EXERCISE DIRECTIONS –
Within the listing below, please copy exactly the lines between the line holding "ifu_fetch_buf.sv:123, ifu_fetch_buf.sv:132 ;" and the line holding "- classes of those cells: add/sub (2);", inclusive.

** Opening RECORDS FOR THE TASK block **

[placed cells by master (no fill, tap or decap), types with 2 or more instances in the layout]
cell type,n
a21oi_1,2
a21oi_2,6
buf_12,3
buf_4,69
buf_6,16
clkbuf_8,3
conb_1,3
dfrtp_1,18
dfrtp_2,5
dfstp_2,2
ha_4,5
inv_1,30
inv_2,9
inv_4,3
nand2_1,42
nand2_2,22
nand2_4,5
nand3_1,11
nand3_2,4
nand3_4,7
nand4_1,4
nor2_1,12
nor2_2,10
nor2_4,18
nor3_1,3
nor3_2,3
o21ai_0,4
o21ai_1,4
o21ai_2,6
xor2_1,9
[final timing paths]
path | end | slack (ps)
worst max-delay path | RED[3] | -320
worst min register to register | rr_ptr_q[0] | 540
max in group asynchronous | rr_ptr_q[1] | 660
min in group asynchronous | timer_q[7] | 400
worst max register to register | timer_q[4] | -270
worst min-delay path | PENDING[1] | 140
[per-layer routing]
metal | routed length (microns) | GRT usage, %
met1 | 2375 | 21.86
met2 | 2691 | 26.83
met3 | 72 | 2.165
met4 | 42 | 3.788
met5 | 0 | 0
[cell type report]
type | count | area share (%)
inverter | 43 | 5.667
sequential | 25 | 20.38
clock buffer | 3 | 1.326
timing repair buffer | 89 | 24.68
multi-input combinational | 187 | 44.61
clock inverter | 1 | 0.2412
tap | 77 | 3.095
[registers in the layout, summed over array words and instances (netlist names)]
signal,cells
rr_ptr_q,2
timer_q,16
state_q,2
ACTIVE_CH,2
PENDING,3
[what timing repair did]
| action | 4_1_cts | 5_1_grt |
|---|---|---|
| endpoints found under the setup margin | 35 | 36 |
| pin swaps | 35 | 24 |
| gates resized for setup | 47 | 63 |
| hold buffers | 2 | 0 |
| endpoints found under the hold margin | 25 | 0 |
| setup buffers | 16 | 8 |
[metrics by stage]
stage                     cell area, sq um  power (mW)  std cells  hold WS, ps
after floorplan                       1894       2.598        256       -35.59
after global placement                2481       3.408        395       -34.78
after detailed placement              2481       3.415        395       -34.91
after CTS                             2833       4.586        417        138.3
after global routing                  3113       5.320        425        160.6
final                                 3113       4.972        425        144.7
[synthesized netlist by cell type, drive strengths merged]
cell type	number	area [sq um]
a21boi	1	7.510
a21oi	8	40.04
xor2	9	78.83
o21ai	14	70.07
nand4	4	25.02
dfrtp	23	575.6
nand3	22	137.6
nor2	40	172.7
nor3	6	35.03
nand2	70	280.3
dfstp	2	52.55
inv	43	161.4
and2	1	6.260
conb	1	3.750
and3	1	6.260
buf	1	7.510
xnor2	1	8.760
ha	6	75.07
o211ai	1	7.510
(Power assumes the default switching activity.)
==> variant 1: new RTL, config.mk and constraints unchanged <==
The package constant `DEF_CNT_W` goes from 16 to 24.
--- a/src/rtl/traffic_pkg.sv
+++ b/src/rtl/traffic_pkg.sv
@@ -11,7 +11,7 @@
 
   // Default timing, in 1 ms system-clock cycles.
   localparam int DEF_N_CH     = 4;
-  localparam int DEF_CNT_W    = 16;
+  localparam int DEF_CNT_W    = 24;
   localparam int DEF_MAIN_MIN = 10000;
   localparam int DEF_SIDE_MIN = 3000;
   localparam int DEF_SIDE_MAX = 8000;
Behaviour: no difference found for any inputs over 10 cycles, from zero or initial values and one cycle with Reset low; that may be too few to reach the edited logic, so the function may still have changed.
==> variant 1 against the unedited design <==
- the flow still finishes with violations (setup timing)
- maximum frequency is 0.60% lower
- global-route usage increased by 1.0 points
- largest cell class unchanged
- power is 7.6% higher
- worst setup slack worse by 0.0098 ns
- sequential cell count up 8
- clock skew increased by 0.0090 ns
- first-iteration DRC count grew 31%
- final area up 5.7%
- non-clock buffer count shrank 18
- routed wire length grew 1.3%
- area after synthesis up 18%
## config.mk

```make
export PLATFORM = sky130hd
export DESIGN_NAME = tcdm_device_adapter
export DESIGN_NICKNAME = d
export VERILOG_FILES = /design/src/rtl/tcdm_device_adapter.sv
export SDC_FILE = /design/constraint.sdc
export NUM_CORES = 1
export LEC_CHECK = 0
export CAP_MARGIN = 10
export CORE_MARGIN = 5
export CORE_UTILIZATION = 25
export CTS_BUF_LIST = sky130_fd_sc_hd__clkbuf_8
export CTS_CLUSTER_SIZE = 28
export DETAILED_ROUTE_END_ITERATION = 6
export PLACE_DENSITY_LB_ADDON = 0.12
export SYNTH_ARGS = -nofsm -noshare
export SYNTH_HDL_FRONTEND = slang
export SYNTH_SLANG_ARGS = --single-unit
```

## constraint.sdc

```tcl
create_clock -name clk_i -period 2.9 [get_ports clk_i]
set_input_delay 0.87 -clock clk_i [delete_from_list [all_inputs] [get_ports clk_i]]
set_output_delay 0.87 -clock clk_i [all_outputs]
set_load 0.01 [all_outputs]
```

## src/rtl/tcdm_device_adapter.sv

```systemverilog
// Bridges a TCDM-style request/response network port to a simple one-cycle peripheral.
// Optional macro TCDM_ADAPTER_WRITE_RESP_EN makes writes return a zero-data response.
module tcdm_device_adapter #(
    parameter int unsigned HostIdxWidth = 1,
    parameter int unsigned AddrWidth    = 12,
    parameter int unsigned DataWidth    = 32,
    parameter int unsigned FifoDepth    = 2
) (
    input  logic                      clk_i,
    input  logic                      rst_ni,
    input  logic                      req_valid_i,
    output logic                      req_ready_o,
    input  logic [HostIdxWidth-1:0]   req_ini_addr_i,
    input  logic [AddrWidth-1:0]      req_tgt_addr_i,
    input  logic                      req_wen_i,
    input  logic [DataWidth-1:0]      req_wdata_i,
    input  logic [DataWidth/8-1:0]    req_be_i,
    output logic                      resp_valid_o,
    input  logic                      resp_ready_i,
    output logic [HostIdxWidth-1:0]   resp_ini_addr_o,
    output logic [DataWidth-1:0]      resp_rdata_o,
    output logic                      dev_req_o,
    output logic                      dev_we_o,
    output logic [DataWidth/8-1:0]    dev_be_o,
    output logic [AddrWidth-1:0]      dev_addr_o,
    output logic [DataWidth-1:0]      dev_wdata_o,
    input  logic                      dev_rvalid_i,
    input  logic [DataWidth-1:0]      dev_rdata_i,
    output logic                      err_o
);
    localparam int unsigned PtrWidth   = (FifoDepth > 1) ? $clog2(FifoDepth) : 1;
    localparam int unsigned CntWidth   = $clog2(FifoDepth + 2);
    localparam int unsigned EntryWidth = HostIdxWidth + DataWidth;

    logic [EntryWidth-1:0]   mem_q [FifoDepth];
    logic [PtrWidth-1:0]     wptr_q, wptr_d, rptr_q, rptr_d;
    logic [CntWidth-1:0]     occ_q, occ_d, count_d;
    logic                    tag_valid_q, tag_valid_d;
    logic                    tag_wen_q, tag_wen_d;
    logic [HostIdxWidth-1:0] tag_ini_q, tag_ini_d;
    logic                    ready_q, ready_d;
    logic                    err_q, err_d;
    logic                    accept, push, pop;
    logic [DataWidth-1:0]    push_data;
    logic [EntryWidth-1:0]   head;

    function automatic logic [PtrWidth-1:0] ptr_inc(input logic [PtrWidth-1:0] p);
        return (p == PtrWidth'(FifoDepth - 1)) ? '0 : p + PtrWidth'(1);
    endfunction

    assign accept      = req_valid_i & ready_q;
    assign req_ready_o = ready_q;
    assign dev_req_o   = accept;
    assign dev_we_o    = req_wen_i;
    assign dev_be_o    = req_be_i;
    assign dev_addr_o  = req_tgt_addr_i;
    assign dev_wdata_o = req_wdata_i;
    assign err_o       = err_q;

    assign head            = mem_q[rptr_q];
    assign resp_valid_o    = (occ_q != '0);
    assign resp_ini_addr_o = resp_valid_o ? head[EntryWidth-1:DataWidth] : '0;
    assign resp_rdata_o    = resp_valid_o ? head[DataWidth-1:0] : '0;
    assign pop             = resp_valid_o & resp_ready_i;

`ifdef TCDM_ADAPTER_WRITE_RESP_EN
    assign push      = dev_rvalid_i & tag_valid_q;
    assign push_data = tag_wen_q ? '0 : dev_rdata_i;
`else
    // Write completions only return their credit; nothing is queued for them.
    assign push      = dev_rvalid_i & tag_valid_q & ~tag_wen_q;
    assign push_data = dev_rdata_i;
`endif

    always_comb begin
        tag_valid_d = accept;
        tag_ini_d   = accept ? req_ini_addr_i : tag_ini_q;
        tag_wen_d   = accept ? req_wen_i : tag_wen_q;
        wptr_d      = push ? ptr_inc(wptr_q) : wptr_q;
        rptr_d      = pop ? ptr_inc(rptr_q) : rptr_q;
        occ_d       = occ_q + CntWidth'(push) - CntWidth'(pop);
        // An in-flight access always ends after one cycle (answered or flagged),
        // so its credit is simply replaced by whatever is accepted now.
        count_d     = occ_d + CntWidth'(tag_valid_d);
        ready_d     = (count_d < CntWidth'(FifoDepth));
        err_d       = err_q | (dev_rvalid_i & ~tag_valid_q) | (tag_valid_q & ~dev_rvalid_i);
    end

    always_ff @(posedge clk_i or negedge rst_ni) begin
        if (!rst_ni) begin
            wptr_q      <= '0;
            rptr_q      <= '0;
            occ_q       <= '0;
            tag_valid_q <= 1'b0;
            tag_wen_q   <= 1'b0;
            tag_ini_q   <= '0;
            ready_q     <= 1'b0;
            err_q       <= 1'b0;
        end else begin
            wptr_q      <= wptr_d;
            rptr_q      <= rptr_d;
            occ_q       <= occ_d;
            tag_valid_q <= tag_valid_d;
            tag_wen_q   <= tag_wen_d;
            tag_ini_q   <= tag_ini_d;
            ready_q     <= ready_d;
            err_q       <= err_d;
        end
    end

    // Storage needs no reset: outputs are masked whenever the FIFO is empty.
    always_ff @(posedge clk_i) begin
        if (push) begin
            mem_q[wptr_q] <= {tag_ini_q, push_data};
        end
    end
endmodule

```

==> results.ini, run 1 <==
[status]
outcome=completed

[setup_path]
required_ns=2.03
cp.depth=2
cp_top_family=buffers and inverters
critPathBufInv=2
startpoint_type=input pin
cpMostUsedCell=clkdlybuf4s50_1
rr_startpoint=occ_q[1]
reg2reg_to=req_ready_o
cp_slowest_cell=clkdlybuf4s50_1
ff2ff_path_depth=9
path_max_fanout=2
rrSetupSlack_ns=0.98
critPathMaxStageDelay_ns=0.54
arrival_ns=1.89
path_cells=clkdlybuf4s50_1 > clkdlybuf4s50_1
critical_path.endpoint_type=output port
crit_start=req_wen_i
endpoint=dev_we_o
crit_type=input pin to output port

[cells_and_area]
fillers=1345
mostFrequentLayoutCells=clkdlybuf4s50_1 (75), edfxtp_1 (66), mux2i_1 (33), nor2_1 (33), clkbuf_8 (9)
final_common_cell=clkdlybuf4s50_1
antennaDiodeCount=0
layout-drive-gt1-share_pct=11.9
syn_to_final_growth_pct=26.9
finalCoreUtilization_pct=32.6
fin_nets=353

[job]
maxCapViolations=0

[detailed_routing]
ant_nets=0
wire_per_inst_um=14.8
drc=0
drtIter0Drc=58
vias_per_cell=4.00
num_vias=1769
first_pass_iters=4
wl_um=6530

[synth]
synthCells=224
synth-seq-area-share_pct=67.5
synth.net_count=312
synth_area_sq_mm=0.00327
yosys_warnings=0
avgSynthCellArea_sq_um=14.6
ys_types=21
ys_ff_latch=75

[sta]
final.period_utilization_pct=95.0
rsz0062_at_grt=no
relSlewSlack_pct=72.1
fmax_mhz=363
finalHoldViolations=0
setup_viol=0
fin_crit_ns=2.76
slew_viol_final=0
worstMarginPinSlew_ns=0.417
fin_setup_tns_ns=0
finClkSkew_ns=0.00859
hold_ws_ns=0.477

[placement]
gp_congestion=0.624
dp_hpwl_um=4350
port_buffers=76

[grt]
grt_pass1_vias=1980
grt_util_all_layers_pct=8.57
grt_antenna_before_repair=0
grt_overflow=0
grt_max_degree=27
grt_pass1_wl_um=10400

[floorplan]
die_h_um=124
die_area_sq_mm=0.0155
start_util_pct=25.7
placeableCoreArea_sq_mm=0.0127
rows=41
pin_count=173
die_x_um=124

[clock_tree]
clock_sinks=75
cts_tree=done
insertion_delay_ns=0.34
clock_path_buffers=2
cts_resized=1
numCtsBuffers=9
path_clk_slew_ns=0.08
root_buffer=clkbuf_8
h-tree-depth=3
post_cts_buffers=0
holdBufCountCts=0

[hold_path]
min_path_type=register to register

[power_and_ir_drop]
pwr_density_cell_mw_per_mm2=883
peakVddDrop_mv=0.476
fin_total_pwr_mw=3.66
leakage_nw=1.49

** Closing RECORDS FOR THE TASK block **
** Opening RECORDS FOR THE TASK block **

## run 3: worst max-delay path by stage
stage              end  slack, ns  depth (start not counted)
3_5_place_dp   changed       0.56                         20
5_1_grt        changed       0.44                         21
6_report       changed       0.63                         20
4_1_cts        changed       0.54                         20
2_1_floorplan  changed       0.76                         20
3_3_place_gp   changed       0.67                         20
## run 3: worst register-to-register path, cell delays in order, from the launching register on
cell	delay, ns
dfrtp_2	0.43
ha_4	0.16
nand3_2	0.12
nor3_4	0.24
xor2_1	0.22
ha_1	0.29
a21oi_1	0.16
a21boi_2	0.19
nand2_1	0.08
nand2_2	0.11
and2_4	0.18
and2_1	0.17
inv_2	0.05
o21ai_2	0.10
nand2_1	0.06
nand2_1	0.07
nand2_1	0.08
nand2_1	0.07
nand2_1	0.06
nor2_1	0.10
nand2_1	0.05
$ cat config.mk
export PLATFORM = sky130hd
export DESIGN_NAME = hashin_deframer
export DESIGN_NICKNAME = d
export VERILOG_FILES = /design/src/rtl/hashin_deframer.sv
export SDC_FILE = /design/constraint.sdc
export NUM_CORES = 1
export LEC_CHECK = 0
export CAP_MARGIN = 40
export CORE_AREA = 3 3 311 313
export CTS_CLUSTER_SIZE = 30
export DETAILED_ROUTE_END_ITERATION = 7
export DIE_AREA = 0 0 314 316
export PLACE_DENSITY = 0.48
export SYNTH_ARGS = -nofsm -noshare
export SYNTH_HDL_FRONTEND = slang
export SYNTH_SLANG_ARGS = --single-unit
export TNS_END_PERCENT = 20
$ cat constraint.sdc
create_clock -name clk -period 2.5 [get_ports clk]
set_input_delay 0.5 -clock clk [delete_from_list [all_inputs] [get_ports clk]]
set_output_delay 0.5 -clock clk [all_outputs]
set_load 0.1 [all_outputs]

** Closing RECORDS FOR THE TASK block **
** Opening RECORDS FOR THE TASK block **

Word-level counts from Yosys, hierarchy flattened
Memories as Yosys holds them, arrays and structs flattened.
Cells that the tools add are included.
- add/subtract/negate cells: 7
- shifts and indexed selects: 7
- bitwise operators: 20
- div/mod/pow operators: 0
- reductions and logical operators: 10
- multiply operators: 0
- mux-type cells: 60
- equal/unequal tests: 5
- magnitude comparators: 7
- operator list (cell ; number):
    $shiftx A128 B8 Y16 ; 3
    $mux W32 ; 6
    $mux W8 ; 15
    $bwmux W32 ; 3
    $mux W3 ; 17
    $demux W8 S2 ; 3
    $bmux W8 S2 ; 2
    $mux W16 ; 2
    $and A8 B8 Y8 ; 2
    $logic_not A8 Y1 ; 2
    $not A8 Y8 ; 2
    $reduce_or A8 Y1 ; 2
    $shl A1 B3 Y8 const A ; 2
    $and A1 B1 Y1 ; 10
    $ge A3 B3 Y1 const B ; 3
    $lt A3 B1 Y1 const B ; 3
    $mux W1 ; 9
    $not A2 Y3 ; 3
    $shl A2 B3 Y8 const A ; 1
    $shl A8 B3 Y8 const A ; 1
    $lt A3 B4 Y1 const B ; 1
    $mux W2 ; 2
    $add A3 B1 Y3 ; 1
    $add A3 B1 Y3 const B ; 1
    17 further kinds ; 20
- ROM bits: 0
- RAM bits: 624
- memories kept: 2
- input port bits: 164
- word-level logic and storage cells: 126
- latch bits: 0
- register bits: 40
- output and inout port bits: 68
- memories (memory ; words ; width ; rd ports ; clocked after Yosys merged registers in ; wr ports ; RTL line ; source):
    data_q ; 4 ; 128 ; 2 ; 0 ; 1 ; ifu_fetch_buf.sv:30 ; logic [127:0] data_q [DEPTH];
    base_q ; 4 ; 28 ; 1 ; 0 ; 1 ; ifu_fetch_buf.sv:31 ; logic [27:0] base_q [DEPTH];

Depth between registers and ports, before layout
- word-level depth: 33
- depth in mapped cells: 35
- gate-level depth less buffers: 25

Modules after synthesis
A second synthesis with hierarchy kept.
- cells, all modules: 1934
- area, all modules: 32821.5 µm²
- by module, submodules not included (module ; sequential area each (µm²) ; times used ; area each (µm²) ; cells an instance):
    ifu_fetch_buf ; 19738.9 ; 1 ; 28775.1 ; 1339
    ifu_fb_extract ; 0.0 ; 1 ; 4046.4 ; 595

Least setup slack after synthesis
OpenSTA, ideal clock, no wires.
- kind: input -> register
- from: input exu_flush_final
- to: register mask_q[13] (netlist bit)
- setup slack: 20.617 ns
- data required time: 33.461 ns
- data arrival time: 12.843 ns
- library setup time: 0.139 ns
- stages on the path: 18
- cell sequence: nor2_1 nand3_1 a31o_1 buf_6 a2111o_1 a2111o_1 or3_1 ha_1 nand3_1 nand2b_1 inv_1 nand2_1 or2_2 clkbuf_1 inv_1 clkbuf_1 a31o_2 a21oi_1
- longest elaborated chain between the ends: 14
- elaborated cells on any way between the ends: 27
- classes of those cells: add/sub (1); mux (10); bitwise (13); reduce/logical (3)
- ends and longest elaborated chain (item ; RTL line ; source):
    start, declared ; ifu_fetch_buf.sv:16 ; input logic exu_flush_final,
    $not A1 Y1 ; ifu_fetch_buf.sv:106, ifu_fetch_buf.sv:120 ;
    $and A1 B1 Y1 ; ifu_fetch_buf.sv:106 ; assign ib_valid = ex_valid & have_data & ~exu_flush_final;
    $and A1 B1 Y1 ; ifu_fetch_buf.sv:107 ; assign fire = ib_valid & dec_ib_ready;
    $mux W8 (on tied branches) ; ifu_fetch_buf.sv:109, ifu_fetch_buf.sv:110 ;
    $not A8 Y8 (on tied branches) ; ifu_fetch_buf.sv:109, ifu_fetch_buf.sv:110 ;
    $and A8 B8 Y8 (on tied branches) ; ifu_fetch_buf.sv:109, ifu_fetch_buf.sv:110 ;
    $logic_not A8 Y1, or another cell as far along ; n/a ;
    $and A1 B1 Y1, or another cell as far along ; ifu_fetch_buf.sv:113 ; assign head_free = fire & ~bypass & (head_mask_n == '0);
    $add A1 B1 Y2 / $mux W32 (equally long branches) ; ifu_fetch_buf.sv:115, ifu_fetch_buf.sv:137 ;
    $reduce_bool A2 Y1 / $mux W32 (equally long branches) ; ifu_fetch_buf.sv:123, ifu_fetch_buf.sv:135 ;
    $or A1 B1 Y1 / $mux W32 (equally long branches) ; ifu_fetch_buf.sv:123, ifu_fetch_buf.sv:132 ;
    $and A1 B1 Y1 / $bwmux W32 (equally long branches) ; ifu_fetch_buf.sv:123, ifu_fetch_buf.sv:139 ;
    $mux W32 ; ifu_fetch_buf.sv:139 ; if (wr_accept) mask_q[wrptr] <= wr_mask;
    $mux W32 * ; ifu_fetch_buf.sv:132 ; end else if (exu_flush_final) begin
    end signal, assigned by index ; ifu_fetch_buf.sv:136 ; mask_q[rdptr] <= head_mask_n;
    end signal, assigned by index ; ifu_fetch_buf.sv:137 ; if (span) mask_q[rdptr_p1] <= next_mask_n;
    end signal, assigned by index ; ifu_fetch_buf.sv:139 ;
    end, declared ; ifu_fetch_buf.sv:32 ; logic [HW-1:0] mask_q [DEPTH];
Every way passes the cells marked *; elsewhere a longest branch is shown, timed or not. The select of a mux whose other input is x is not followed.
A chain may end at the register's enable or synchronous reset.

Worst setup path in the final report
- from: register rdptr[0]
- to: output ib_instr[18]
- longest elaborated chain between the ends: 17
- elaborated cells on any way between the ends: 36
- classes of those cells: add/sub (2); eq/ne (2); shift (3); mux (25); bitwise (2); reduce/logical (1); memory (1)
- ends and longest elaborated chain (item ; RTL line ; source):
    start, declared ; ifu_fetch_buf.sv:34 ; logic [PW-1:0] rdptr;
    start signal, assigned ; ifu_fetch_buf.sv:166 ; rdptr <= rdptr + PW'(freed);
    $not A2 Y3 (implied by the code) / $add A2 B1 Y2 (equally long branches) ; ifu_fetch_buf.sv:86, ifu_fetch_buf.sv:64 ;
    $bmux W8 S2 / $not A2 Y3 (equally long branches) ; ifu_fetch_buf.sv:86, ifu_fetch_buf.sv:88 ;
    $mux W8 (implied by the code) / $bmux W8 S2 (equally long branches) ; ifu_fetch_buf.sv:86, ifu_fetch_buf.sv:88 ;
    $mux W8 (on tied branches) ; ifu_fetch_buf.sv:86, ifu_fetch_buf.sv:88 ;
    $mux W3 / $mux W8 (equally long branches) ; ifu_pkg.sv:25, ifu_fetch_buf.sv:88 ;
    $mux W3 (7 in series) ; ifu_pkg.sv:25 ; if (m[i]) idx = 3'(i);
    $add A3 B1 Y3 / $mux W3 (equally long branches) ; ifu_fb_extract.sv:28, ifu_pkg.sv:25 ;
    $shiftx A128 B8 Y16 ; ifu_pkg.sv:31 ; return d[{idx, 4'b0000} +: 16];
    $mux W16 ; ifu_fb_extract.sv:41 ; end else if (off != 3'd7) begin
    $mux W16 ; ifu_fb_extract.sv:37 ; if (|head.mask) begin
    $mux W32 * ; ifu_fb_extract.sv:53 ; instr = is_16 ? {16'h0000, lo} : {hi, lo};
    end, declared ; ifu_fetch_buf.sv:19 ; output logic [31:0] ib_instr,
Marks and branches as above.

** Closing RECORDS FOR THE TASK block **

COMPLETED EXERCISE –
    $or A1 B1 Y1 / $mux W32 (equally long branches) ; ifu_fetch_buf.sv:123, ifu_fetch_buf.sv:132 ;
    $and A1 B1 Y1 / $bwmux W32 (equally long branches) ; ifu_fetch_buf.sv:123, ifu_fetch_buf.sv:139 ;
    $mux W32 ; ifu_fetch_buf.sv:139 ; if (wr_accept) mask_q[wrptr] <= wr_mask;
    $mux W32 * ; ifu_fetch_buf.sv:132 ; end else if (exu_flush_final) begin
    end signal, assigned by index ; ifu_fetch_buf.sv:136 ; mask_q[rdptr] <= head_mask_n;
    end signal, assigned by index ; ifu_fetch_buf.sv:137 ; if (span) mask_q[rdptr_p1] <= next_mask_n;
    end signal, assigned by index ; ifu_fetch_buf.sv:139 ;
    end, declared ; ifu_fetch_buf.sv:32 ; logic [HW-1:0] mask_q [DEPTH];
Every way passes the cells marked *; elsewhere a longest branch is shown, timed or not. The select of a mux whose other input is x is not followed.
A chain may end at the register's enable or synchronous reset.

Worst setup path in the final report
- from: register rdptr[0]
- to: output ib_instr[18]
- longest elaborated chain between the ends: 17
- elaborated cells on any way between the ends: 36
- classes of those cells: add/sub (2); eq/ne (2); shift (3); mux (25); bitwise (2); reduce/logical (1); memory (1)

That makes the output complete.